Nonsynonymous single nucleotide polymorphisms (nsSNPs) in coding regions that can lead to amino acid changes may cause alteration of protein function and account for susceptivity to disease and altered drug response. Identification of deleterious nsSNPs from tolerant nsSNPs is important for characterizing the genetic basis of human disease, assessing individual susceptibility to disease, understanding the pathogenesis of disease, identifying molecular targets for drug treatment, and conducting individualized pharmacotherapy. Numerous nsSNPs have been found in genes coding for human cytochromes P450 (P450s), but there is poor knowledge on the relationship between the genotype and phenotype of nsSNPs in P450s. We have identified 791 validated nsSNPs in 57 validated human CYP genes from the National Center for Biotechnology Information Database of Single Nucleotide Polymorphism and Swiss-Prot database. Using the polymorphism phenotyping (PolyPhen; http://genetics.bwh.harvard.edu/pph) and sorting intolerant from tolerant (SIFT; http://blocks.fhcrc.org/sift/SIFT.html) algorithms, 39 to 43% of nsSNPs in CYP genes were predicted to have functional impacts on protein function. There was a significant concordance between the predicted results using the SIFT and PolyPhen algorithms. A prediction accuracy analysis found that approximately 70% of nsSNPs were predicted correctly as damaging. Of nsSNPs predicted as deleterious, the prediction scores by the SIFT and PolyPhen algorithms were significantly associated with the numbers of nsSNPs with known phenotype confirmed by benchmarking studies, including site-directed mutagenesis analysis and clinical association studies. These amino acid substitutions are supposed to be the pathogenetic basis for the alteration of P450 enzyme activity and the association with disease susceptivity. This prediction analysis of nsSNPs in human CYP genes would be useful for further genotype-phenotype studies on individual differences in drug clearance and clinical response.

Footnotes

  • This work was supported in part by the National Natural Sciences Foundations of People's Republic of China [Grant 30671760]; and the State Scholarship Fund of China (to L.-L.W.).

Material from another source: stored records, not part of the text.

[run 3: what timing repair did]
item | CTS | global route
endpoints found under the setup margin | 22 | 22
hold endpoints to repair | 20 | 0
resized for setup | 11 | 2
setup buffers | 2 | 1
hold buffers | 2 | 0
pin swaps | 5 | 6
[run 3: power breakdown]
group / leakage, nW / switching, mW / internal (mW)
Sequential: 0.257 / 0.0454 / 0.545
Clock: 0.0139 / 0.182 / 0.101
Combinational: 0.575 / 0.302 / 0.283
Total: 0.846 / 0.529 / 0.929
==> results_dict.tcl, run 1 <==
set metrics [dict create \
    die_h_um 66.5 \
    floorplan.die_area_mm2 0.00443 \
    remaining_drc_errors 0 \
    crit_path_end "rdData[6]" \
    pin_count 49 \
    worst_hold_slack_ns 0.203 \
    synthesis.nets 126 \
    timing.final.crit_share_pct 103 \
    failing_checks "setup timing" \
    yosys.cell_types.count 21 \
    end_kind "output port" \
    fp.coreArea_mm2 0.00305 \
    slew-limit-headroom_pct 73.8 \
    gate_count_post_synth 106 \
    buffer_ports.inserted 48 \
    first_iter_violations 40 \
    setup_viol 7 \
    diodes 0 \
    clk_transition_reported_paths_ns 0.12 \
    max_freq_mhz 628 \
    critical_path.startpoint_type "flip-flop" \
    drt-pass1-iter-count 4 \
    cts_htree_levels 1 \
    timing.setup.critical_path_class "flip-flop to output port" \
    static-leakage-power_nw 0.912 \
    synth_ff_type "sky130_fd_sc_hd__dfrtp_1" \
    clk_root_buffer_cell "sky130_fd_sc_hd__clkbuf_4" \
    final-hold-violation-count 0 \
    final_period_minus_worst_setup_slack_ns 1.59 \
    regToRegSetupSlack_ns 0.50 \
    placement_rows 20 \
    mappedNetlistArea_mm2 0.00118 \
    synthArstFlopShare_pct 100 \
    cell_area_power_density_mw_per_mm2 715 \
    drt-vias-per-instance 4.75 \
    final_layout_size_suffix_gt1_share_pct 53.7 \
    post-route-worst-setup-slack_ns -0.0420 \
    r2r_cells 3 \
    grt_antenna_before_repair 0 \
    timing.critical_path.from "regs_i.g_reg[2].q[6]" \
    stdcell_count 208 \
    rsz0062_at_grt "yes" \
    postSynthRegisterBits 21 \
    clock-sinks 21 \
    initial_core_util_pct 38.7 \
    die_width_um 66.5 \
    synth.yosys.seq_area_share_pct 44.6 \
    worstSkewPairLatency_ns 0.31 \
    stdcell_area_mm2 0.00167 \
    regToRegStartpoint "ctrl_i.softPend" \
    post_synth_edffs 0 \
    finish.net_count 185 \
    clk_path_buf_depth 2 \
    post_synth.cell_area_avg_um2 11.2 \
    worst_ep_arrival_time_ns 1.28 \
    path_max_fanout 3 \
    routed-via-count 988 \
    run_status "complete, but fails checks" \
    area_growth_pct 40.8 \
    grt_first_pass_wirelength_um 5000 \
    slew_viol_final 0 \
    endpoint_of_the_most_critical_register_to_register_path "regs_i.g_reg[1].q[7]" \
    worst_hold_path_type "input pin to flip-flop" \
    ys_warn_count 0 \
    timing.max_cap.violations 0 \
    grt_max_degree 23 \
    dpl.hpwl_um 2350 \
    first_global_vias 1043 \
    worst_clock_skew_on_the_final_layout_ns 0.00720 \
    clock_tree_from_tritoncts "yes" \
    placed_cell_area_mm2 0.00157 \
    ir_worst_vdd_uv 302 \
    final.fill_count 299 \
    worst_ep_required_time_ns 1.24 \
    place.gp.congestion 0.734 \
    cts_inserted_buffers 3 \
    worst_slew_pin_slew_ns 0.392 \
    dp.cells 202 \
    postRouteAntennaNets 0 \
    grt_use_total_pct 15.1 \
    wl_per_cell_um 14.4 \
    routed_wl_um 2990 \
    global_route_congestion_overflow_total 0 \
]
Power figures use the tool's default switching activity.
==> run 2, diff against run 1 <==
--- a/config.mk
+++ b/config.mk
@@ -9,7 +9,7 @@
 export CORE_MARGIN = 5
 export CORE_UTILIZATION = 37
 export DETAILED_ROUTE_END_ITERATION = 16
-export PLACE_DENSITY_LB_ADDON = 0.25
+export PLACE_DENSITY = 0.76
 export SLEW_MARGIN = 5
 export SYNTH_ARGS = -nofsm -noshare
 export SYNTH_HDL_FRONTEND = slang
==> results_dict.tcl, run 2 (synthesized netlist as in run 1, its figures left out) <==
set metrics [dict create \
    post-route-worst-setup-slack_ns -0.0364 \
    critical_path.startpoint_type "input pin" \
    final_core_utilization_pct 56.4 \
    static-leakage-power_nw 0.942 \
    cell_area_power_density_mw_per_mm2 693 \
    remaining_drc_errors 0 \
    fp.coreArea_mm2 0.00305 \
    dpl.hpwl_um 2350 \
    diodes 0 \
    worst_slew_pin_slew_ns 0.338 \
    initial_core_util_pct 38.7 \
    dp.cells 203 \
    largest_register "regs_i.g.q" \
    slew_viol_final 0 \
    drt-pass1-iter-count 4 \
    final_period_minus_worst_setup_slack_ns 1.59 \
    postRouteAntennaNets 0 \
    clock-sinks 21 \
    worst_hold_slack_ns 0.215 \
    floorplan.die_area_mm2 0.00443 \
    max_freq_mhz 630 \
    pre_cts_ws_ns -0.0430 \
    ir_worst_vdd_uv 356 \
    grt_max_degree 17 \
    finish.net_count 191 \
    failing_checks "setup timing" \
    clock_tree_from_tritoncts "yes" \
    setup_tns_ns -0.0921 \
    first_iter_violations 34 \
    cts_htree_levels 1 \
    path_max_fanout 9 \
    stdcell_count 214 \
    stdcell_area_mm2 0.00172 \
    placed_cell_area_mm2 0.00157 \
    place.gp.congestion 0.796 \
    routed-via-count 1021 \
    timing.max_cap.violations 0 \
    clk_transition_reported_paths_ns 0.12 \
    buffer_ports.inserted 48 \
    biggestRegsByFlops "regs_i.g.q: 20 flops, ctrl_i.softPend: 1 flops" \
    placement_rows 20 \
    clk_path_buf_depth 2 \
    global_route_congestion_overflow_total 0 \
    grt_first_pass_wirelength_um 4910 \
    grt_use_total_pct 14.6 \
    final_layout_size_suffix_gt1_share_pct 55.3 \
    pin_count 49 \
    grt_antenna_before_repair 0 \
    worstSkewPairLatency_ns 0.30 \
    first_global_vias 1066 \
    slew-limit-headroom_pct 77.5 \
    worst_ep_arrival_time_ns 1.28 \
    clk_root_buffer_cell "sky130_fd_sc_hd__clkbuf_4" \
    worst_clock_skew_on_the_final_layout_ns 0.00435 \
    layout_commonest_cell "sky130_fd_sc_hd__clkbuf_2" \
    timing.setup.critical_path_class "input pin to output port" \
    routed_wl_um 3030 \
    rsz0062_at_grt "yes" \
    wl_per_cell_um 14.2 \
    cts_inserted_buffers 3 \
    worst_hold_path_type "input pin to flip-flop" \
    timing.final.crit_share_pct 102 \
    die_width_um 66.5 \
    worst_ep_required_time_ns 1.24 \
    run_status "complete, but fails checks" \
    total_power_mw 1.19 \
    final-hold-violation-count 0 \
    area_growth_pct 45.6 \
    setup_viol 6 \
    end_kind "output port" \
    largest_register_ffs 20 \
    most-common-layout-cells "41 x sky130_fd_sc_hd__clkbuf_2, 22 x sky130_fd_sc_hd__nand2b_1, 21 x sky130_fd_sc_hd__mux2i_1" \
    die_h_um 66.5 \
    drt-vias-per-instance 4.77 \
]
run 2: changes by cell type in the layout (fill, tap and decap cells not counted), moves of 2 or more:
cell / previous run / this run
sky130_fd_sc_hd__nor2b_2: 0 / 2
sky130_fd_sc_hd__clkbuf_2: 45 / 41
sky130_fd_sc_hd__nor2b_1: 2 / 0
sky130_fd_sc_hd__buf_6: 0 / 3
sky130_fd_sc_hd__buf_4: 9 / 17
===== src/rtl/ssq_pkg.sv =====
package ssq_pkg;

    localparam int MENU_N     = 8;
    localparam int IDX_W      = $clog2(MENU_N);
    localparam int OPC_W      = 8;
    localparam int BUF_BYTES  = 64;
    localparam int CNT_W      = $clog2(BUF_BYTES);
    localparam int ADDR_BYTES = 3;
    localparam int ADDR_W     = 8 * ADDR_BYTES;
    localparam int TYPE_LSB   = 16;

    // control word bit positions
    localparam int B_BUSY = 0;
    localparam int B_DONE = 2;
    localparam int B_CERR = 3;
    localparam int B_AERR = 4;
    localparam int B_GO   = 9;
    localparam int B_ATOM = 10;
    localparam int B_PSEL = 11;
    localparam int B_IDX  = 12;
    localparam int B_LOCK = 15;
    localparam int B_CNT  = 16;
    localparam int B_DEN  = 22;
    localparam int B_SMI  = 23;

    localparam logic [1:0] A_CTRL    = 2'd0;
    localparam logic [1:0] A_PTYPE   = 2'd1;
    localparam logic [1:0] A_MENU_LO = 2'd2;
    localparam logic [1:0] A_MENU_HI = 2'd3;

    localparam logic [OPC_W-1:0] OPC_STATUS = 8'h05;

    typedef struct packed {
        logic [31:0] menu_hi;
        logic [31:0] menu_lo;
        logic [31:0] ptype;
    } cfg_t;

    typedef struct packed {
        logic [IDX_W-1:0] idx;
        logic             atomic;
        logic             psel;
        logic             den;
        logic [CNT_W-1:0] last;
    } req_t;

    typedef struct packed {
        logic [OPC_W-1:0] opcode;
        logic [OPC_W-1:0] prefix;
        logic             has_addr;
        logic             is_write;
        logic             den;
        logic             atomic;
        logic [CNT_W-1:0] last;
    } cmd_t;

    typedef enum logic [3:0] {
        S_IDLE, S_PRE, S_GAP, S_OP, S_ADDR,
        S_DLOAD, S_DATA, S_DNEXT, S_POLL_OP, S_POLL_RD
    } state_t;

    typedef enum logic [1:0] { G_MAIN, G_POLL, G_FIN } gap_t;

    function automatic cmd_t decode_cmd(cfg_t c, req_t r);
        cmd_t        k;
        logic [63:0] menu;
        logic [1:0]  ty;
        menu       = {c.menu_hi, c.menu_lo};
        ty         = c.ptype[TYPE_LSB + 2*r.idx +: 2];
        k.opcode   = menu[r.idx*8 +: 8];
        k.prefix   = r.psel ? c.ptype[15:8] : c.ptype[7:0];
        k.has_addr = ty[1];
        k.is_write = ty[0];
        k.den      = r.den;
        k.atomic   = r.atomic;
        k.last     = r.last;
        return k;
    endfunction

endpackage
<file path="src/rtl/l2p_pkg.sv">
package l2p_pkg;
  localparam int NUM_BANKS = 2;
  localparam int PIPE_DEPTH = 5;

  typedef struct packed {
    logic acc;
    logic src;
    logic v3;
  } bankStrb_t;
endpackage

</file>
<file path="src/rtl/l2p_tag_cmp.sv">
module l2p_tag_cmp #(
  parameter int TAG_W = 11,
  parameter int WAYS = 4
) (
  input  logic [WAYS*(TAG_W+1)-1:0] entries,
  input  logic [TAG_W-1:0]          lookTag,
  output logic                      hit,
  output logic [$clog2(WAYS)-1:0]   way
);
  localparam int ENT_W = TAG_W + 1;
  localparam int WAY_W = $clog2(WAYS);

  logic [WAYS-1:0] match;

  for (genvar w = 0; w < WAYS; w++) begin : g_way
    assign match[w] = entries[w*ENT_W + TAG_W] &&
                      (entries[w*ENT_W +: TAG_W] == lookTag);
  end

  always_comb begin
    hit = |match;
    way = '0;
    for (int w = WAYS - 1; w >= 0; w--) begin
      if (match[w]) way = WAY_W'(w);
    end
  end
endmodule

</file>
<file path="src/rtl/l2p_ctrl.sv">
module l2p_ctrl
  import l2p_pkg::*;
#(
  parameter int IDX_W = 4,
  parameter int WAY_W = 2,
  parameter int TAG_W = 11
) (
  input  logic                           clk,
  input  logic                           rstN,
  input  logic                           intValid,
  input  logic                           intBank,
  input  logic                           fpValid,
  input  logic                           fpBank,
  output logic                           intReady,
  output logic                           fpReady,
  input  logic                           tuValid,
  input  logic [IDX_W-1:0]               tuIdx,
  input  logic [WAY_W-1:0]               tuWay,
  input  logic [TAG_W-1:0]               tuTag,
  input  logic                           tuLive,
  output logic [NUM_BANKS-1:0]           tagWe,
  output logic [IDX_W-1:0]               tagWIdx,
  output logic [WAY_W-1:0]               tagWWay,
  output logic [TAG_W-1:0]               tagWTag,
  output logic                           tagWLive,
  output bankStrb_t [NUM_BANKS-1:0]      strb,
  output logic [NUM_BANKS-1:0]           rspValid
);
  assign intReady = 1'b1;
  assign fpReady  = !(intValid && fpValid && (intBank == fpBank));

  for (genvar b = 0; b < NUM_BANKS; b++) begin : g_bank
    logic intTake;
    logic fpTake;
    logic [PIPE_DEPTH-1:0] stageV;

    assign intTake = intValid && (intBank == 1'(b));
    assign fpTake  = fpValid && fpReady && (fpBank == 1'(b));

    always_ff @(posedge clk or negedge rstN) begin
      if (!rstN) stageV <= '0;
      else       stageV <= {stageV[PIPE_DEPTH-2:0], intTake || fpTake};
    end

    assign strb[b].acc  = intTake || fpTake;
    assign strb[b].src  = !intTake;
    assign strb[b].v3   = stageV[2];
    assign rspValid[b]  = stageV[PIPE_DEPTH-1];
  end

  always_ff @(posedge clk or negedge rstN) begin
    if (!rstN) begin
      tagWe    <= '0;
      tagWIdx  <= '0;
      tagWWay  <= '0;
      tagWTag  <= '0;
      tagWLive <= 1'b0;
    end else begin
      tagWe <= {NUM_BANKS{tuValid}};
      if (tuValid) begin
        tagWIdx  <= tuIdx;
        tagWWay  <= tuWay;
        tagWTag  <= tuTag;
        tagWLive <= tuLive;
      end
    end
  end
endmodule

</file>
<file path="src/rtl/l2p_bank_dp.sv">
module l2p_bank_dp
  import l2p_pkg::*;
#(
  parameter int ADDR_W = 16,
  parameter int DATA_W = 64,
  parameter int ID_W = 4,
  parameter int IDX_W = 4,
  parameter int WAYS = 4
) (
  input  logic                            clk,
  input  bankStrb_t                       strb,
  input  logic                            intWrite,
  input  logic [ADDR_W-2:0]               intLine,
  input  logic [DATA_W-1:0]               intWdata,
  input  logic [ID_W-1:0]                 intId,
  input  logic                            fpWrite,
  input  logic [ADDR_W-2:0]               fpLine,
  input  logic [DATA_W-1:0]               fpWdata,
  input  logic [ID_W-1:0]                 fpId,
  output logic [IDX_W-1:0]                tagRdIdx,
  input  logic [WAYS*(ADDR_W-IDX_W)-1:0]  tagRdData,
  output logic [$clog2(WAYS)+IDX_W-1:0]   sramAddr,
  output logic                            sramRe,
  output logic                            sramWe,
  output logic [DATA_W-1:0]               sramWdata,
  input  logic [DATA_W-1:0]               sramRdata,
  output logic                            rspHit,
  output logic                            rspWrite,
  output logic                            rspSrc,
  output logic [ID_W-1:0]                 rspId,
  output logic [DATA_W-1:0]               rspData
);
  localparam int WAY_W = $clog2(WAYS);
  localparam int TAG_W = ADDR_W - 1 - IDX_W;

  logic [ADDR_W-2:0] s1Line, s2Line;
  logic [IDX_W-1:0]  s3Idx;
  logic              s1Wr, s2Wr, s3Wr, s4Wr;
  logic              s1Src, s2Src, s3Src, s4Src;
  logic [ID_W-1:0]   s1Id, s2Id, s3Id, s4Id;
  logic [DATA_W-1:0] s1Wd, s2Wd, s3Wd;
  logic              s3Hit, s4Hit;
  logic [WAY_W-1:0]  s3Way;
  logic              hit2;
  logic [WAY_W-1:0]  way2;

  l2p_tag_cmp #(.TAG_W(TAG_W), .WAYS(WAYS)) u_cmp (
    .entries (tagRdData),
    .lookTag (s2Line[ADDR_W-2:IDX_W]),
    .hit     (hit2),
    .way     (way2)
  );

  always_ff @(posedge clk) begin
    s1Line <= strb.src ? fpLine  : intLine;
    s1Wr   <= strb.src ? fpWrite : intWrite;
    s1Wd   <= strb.src ? fpWdata : intWdata;
    s1Id   <= strb.src ? fpId    : intId;
    s1Src  <= strb.src;

    s2Line <= s1Line;
    s2Wr   <= s1Wr;
    s2Wd   <= s1Wd;
    s2Id   <= s1Id;
    s2Src  <= s1Src;

    s3Idx  <= s2Line[IDX_W-1:0];
    s3Wr   <= s2Wr;
    s3Wd   <= s2Wd;
    s3Id   <= s2Id;
    s3Src  <= s2Src;
    s3Hit  <= hit2;
    s3Way  <= way2;

    s4Wr   <= s3Wr;
    s4Id   <= s3Id;
    s4Src  <= s3Src;
    s4Hit  <= s3Hit;

    rspHit   <= s4Hit;
    rspWrite <= s4Wr;
    rspSrc   <= s4Src;
    rspId    <= s4Id;
    rspData  <= (s4Hit && !s4Wr) ? sramRdata : '0;
  end

  assign tagRdIdx  = s1Line[IDX_W-1:0];
  assign sramAddr  = {s3Way, s3Idx};
  assign sramRe    = strb.v3 && s3Hit && !s3Wr;
  assign sramWe    = strb.v3 && s3Hit && s3Wr;
  assign sramWdata = s3Wd;
endmodule

</file>
<file path="src/rtl/l2p_top.sv">
module l2p_top
  import l2p_pkg::*;
#(
  parameter int ADDR_W = 16,
  parameter int DATA_W = 64,
  parameter int ID_W = 4,
  parameter int IDX_W = 4,
  parameter int WAYS = 4,
  localparam int WAY_W = $clog2(WAYS),
  localparam int TAG_W = ADDR_W - 1 - IDX_W,
  localparam int ENT_W = TAG_W + 1,
  localparam int SADDR_W = WAY_W + IDX_W
) (
  input  logic                                clk,
  input  logic                                rstN,
  input  logic                                intValid,
  output logic                                intReady,
  input  logic                                intWrite,
  input  logic [ADDR_W-1:0]                   intAddr,
  input  logic [DATA_W-1:0]                   intWdata,
  input  logic [ID_W-1:0]                     intId,
  input  logic                                fpValid,
  output logic                                fpReady,
  input  logic                                fpWrite,
  input  logic [ADDR_W-1:0]                   fpAddr,
  input  logic [DATA_W-1:0]                   fpWdata,
  input  logic [ID_W-1:0]                     fpId,
  input  logic                                tuValid,
  input  logic [IDX_W-1:0]                    tuIdx,
  input  logic [WAY_W-1:0]                    tuWay,
  input  logic [TAG_W-1:0]                    tuTag,
  input  logic                                tuLive,
  output logic [1:0][IDX_W-1:0]               tagRdIdx,
  input  logic [1:0][WAYS*ENT_W-1:0]          tagRdData,
  output logic [1:0]                          tagWe,
  output logic [IDX_W-1:0]                    tagWIdx,
  output logic [WAY_W-1:0]                    tagWWay,
  output logic [TAG_W-1:0]                    tagWTag,
  output logic                                tagWLive,
  output logic [1:0][SADDR_W-1:0]             sramAddr,
  output logic [1:0]                          sramRe,
  output logic [1:0]                          sramWe,
  output logic [1:0][DATA_W-1:0]              sramWdata,
  input  logic [1:0][DATA_W-1:0]              sramRdata,
  output logic [1:0]                          rspValid,
  output logic [1:0]                          rspHit,
  output logic [1:0]                          rspWrite,
  output logic [1:0]                          rspSrc,
  output logic [1:0][ID_W-1:0]                rspId,
  output logic [1:0][DATA_W-1:0]              rspData
);
  bankStrb_t [NUM_BANKS-1:0] strb;

  l2p_ctrl #(.IDX_W(IDX_W), .WAY_W(WAY_W), .TAG_W(TAG_W)) u_ctrl (
    .clk      (clk),
    .rstN     (rstN),
    .intValid (intValid),
    .intBank  (intAddr[0]),
    .fpValid  (fpValid),
    .fpBank   (fpAddr[0]),
    .intReady (intReady),
    .fpReady  (fpReady),
    .tuValid  (tuValid),
    .tuIdx    (tuIdx),
    .tuWay    (tuWay),
    .tuTag    (tuTag),
    .tuLive   (tuLive),
    .tagWe    (tagWe),
    .tagWIdx  (tagWIdx),
    .tagWWay  (tagWWay),
    .tagWTag  (tagWTag),
    .tagWLive (tagWLive),
    .strb     (strb),
    .rspValid (rspValid)
  );

  for (genvar b = 0; b < NUM_BANKS; b++) begin : g_bank
    l2p_bank_dp #(
      .ADDR_W(ADDR_W), .DATA_W(DATA_W), .ID_W(ID_W), .IDX_W(IDX_W), .WAYS(WAYS)
    ) u_dp (
      .clk       (clk),
      .strb      (strb[b]),
      .intWrite  (intWrite),
      .intLine   (intAddr[ADDR_W-1:1]),
      .intWdata  (intWdata),
      .intId     (intId),
      .fpWrite   (fpWrite),
      .fpLine    (fpAddr[ADDR_W-1:1]),
      .fpWdata   (fpWdata),
      .fpId      (fpId),
      .tagRdIdx  (tagRdIdx[b]),
      .tagRdData (tagRdData[b]),
      .sramAddr  (sramAddr[b]),
      .sramRe    (sramRe[b]),
      .sramWe    (sramWe[b]),
      .sramWdata (sramWdata[b]),
      .sramRdata (sramRdata[b]),
      .rspHit    (rspHit[b]),
      .rspWrite  (rspWrite[b]),
      .rspSrc    (rspSrc[b]),
      .rspId     (rspId[b]),
      .rspData   (rspData[b])
    );
  end
endmodule

</file>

  • Article, publication date, and citation information can be found at http://dmd.aspetjournals.org.

  • doi:10.1124/dmd.108.026047.

  • ABBREVIATIONS: SNP, single nucleotide polymorphism; NCBI, National Center for Biotechnology Information; dbSNP, Database of Single Nucleotide Polymorphism; nsSNP, nonsynonymous single nucleotide polymorphism; OMIM, Online Mendelian Inheritance in Man; SIFT, sorting intolerant from tolerant; PolyPhen, polymorphism phenotyping; P450, cytochrome P450.

  • ↵ Embedded Image The online version of this article (available at http://dmd.aspetjournals.org) contains supplemental material.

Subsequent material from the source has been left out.